### Listed entries
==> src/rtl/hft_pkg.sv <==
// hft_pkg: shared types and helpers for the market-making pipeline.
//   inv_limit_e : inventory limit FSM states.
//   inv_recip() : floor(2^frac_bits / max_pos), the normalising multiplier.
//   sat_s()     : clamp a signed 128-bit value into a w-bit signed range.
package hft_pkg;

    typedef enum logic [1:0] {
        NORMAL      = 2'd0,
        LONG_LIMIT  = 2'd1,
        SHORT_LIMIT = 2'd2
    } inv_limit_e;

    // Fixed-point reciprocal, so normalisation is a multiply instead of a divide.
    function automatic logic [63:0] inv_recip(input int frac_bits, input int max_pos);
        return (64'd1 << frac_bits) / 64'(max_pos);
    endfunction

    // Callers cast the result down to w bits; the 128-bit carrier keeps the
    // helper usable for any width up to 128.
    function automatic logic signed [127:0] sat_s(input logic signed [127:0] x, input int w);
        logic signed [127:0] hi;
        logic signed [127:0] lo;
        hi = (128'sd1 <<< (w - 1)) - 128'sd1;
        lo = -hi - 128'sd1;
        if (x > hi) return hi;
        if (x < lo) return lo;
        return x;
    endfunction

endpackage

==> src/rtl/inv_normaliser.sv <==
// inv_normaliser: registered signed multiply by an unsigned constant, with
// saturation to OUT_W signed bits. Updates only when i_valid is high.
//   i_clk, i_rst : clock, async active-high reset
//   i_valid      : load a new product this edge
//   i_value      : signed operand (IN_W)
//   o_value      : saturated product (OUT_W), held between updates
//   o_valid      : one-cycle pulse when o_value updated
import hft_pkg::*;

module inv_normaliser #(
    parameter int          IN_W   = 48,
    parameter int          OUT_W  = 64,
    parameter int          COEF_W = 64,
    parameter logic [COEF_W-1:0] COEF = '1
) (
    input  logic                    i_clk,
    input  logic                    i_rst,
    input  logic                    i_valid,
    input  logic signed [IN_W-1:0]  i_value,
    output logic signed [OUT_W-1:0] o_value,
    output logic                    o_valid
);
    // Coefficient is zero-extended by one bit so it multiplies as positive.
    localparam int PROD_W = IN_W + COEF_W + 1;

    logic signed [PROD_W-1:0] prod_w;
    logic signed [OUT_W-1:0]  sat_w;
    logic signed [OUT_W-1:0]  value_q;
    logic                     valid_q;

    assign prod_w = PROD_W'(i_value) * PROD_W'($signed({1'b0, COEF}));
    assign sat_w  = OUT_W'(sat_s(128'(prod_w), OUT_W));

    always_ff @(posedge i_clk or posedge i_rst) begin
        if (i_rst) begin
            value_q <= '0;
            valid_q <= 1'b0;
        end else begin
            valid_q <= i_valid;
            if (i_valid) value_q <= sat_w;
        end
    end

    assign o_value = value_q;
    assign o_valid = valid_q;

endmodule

---

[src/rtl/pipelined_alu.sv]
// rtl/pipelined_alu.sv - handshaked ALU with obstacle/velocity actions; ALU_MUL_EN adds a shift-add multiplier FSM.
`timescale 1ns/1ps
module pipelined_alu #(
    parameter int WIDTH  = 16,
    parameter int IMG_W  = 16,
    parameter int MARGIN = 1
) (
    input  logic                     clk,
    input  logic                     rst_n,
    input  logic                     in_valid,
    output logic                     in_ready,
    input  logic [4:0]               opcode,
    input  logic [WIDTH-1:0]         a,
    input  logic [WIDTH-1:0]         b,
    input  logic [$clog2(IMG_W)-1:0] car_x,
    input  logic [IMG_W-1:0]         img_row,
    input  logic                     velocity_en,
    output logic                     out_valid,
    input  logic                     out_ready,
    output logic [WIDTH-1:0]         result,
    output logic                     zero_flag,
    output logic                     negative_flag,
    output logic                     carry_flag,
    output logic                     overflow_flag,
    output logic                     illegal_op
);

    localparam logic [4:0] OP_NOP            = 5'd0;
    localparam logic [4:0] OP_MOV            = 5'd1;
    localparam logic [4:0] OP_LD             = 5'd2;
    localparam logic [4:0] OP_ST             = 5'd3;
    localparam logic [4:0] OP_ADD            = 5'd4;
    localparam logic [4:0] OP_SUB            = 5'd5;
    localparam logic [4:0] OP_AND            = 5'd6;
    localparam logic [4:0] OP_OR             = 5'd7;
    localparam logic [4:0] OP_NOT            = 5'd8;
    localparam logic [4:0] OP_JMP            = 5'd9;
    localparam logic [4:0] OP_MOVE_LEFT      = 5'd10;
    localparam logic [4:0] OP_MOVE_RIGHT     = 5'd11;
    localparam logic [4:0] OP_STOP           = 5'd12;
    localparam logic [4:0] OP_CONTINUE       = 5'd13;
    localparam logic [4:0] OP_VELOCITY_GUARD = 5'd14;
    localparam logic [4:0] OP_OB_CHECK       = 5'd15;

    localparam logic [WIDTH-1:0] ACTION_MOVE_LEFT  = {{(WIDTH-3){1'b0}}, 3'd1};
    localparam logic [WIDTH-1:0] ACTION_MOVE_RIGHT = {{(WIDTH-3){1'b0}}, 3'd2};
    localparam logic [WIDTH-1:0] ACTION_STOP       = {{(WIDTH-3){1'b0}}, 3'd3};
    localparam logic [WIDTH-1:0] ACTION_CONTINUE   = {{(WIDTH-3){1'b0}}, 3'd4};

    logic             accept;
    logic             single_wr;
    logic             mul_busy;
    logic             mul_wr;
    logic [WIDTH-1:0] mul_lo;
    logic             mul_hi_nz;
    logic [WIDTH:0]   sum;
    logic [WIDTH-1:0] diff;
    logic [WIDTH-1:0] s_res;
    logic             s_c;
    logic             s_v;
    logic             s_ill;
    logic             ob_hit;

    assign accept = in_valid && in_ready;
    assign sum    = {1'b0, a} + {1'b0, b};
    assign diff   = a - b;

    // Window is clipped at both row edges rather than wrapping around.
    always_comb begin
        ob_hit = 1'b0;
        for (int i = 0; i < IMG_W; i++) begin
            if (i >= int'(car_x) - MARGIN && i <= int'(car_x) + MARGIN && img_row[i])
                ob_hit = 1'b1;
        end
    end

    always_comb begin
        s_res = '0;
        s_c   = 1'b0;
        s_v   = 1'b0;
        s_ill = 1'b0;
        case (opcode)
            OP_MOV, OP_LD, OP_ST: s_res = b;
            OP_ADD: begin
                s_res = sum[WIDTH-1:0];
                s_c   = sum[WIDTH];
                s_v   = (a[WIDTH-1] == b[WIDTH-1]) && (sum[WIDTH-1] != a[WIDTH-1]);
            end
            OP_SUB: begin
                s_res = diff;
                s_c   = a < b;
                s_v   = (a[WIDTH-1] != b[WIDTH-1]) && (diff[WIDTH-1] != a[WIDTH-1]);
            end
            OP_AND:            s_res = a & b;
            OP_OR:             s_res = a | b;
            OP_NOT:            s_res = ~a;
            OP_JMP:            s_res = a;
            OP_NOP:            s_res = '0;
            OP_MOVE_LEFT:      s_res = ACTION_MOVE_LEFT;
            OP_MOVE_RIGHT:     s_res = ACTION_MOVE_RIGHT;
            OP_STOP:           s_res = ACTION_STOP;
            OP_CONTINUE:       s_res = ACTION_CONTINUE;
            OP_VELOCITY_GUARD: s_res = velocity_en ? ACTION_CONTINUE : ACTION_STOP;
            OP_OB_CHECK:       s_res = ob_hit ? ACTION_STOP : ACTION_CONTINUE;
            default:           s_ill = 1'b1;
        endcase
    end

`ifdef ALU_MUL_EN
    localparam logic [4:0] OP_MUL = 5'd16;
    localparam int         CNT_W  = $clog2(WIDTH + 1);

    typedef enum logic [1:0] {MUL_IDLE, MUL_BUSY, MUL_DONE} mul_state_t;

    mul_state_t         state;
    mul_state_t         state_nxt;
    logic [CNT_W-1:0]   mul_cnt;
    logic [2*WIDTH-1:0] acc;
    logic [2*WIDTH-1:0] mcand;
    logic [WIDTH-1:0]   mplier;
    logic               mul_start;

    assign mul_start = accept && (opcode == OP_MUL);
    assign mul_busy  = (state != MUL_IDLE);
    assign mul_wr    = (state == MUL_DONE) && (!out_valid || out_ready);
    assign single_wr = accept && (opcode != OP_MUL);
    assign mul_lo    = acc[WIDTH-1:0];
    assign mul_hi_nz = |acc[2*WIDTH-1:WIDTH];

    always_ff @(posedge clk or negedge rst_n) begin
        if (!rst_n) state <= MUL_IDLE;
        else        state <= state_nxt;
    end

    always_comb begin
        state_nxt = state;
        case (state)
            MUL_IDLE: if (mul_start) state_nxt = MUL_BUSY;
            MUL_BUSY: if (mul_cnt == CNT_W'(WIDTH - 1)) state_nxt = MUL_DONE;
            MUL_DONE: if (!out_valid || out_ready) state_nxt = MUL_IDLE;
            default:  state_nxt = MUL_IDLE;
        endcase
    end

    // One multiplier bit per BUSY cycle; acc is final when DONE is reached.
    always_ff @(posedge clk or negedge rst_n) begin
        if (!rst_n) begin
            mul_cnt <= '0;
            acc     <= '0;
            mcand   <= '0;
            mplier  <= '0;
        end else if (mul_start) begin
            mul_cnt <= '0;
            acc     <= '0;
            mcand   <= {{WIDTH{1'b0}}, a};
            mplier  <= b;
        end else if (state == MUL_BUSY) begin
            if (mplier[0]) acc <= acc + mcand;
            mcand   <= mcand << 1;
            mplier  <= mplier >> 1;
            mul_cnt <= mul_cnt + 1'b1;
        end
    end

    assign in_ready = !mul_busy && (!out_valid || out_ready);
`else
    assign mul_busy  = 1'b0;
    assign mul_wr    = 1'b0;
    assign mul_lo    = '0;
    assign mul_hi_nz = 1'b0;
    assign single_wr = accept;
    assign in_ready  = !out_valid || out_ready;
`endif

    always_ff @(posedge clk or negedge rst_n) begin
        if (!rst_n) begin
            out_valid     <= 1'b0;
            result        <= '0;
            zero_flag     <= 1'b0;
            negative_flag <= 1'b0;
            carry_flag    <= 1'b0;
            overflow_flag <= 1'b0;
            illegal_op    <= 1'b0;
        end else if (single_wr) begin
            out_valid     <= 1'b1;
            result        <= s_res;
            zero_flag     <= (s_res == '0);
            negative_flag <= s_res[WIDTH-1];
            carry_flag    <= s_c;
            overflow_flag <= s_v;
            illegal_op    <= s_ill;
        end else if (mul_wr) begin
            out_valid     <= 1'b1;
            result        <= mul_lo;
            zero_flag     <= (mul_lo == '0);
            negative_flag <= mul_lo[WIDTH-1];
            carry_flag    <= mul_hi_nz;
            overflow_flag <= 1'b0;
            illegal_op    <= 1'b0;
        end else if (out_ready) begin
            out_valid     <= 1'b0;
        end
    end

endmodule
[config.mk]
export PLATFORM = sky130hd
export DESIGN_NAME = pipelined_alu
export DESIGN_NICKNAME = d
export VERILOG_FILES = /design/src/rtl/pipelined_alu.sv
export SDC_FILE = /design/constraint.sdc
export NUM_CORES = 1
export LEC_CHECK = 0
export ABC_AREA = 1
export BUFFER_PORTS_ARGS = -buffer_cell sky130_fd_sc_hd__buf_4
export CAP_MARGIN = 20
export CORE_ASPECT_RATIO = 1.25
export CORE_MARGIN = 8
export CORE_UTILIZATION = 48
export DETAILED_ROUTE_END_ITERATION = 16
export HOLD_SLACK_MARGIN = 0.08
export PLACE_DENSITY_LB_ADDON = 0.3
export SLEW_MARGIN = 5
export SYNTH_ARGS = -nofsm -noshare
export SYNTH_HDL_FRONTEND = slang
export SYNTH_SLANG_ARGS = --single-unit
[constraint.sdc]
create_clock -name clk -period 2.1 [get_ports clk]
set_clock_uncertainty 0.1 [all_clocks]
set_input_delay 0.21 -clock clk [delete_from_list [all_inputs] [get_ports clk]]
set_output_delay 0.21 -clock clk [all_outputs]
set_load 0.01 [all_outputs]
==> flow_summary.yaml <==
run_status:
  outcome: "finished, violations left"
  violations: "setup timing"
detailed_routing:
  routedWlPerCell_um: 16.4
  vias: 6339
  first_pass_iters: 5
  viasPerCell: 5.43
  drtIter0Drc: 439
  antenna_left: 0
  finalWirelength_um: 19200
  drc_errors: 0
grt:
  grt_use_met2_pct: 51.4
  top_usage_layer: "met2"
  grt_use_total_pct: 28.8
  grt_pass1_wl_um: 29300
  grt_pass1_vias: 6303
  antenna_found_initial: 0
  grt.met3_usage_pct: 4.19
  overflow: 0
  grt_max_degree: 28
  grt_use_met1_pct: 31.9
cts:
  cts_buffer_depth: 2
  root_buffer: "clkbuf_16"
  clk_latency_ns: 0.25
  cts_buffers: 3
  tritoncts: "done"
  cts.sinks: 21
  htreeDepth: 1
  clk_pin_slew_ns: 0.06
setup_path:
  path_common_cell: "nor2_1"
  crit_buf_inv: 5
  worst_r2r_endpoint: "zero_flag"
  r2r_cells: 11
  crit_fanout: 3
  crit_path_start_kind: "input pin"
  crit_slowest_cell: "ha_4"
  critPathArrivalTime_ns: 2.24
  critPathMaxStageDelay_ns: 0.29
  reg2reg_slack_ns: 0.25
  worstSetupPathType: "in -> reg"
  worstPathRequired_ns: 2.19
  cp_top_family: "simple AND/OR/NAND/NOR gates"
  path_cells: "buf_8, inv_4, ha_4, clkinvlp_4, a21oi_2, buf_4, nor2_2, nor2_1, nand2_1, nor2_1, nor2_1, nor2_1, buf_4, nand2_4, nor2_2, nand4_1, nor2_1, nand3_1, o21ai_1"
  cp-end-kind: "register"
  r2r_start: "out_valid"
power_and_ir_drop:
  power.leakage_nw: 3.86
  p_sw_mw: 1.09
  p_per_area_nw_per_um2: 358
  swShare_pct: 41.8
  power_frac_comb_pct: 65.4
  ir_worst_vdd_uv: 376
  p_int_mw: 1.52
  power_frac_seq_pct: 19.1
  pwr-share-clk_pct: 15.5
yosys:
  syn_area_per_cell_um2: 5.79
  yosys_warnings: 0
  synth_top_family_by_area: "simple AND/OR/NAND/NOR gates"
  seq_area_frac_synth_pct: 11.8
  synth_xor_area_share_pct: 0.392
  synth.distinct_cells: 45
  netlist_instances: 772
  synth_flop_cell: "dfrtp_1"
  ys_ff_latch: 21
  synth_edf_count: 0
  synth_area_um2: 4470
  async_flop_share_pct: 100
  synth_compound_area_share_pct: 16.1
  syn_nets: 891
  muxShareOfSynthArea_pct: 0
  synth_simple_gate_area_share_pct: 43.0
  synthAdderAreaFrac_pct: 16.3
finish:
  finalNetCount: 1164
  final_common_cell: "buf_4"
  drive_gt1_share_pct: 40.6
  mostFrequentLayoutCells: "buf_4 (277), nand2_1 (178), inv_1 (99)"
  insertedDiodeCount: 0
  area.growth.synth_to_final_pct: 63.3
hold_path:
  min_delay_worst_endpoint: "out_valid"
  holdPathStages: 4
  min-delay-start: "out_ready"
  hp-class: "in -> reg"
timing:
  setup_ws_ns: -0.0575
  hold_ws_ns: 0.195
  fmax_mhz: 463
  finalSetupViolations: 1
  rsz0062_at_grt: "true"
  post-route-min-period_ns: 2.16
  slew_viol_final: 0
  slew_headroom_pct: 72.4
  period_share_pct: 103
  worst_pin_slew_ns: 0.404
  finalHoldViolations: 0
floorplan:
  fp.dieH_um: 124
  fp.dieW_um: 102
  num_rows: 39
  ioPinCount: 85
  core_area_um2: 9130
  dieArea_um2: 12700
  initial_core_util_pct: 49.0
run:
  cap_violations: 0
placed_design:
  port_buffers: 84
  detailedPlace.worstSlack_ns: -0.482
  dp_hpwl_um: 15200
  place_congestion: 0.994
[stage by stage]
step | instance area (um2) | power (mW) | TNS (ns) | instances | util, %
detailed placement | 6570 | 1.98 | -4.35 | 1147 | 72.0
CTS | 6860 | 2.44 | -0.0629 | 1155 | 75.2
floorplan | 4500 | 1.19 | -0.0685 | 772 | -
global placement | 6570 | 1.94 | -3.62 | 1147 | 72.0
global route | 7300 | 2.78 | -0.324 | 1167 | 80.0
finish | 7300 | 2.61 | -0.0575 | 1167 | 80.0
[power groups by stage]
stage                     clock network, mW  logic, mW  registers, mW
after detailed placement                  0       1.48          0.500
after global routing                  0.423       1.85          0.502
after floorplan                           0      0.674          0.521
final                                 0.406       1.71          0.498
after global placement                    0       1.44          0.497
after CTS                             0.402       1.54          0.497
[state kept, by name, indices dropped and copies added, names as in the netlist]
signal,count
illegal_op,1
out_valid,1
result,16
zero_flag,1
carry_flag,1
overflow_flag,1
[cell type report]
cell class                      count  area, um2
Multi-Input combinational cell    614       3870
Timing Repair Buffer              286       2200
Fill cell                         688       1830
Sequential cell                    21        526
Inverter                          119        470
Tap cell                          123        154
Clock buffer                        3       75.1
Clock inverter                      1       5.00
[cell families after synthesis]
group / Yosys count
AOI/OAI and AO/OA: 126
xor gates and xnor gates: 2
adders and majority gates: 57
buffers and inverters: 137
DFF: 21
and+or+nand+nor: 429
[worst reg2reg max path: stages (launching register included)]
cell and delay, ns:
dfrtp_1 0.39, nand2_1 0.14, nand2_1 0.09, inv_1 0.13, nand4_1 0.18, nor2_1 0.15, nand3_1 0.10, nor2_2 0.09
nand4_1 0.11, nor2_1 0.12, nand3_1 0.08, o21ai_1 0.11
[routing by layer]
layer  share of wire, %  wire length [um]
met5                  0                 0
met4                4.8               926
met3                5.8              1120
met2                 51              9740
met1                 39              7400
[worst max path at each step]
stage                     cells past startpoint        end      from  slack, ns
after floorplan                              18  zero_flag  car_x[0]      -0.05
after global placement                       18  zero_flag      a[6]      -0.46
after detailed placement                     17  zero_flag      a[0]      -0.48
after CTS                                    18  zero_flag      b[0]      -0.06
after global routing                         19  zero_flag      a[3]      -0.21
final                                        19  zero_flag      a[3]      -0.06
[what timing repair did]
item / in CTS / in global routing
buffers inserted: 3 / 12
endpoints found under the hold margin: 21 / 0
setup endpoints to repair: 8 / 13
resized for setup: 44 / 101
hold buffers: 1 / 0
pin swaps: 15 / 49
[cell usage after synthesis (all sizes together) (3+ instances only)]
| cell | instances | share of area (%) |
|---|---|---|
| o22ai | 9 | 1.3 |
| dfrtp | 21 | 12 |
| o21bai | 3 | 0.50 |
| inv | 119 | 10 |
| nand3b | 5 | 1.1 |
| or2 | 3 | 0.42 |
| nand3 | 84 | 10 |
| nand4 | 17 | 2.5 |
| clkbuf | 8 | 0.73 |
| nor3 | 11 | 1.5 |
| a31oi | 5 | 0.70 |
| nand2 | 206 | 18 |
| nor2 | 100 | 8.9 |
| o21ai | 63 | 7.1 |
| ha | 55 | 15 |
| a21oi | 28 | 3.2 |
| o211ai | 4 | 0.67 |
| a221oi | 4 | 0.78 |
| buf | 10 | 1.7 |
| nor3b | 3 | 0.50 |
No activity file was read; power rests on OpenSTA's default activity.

### Exercise brief
Show all lines in the entries above where the string "gates" appears.

### Solution to this problem
  cp_top_family: "simple AND/OR/NAND/NOR gates"
  synth_top_family_by_area: "simple AND/OR/NAND/NOR gates"
xor gates and xnor gates: 2
adders and majority gates: 57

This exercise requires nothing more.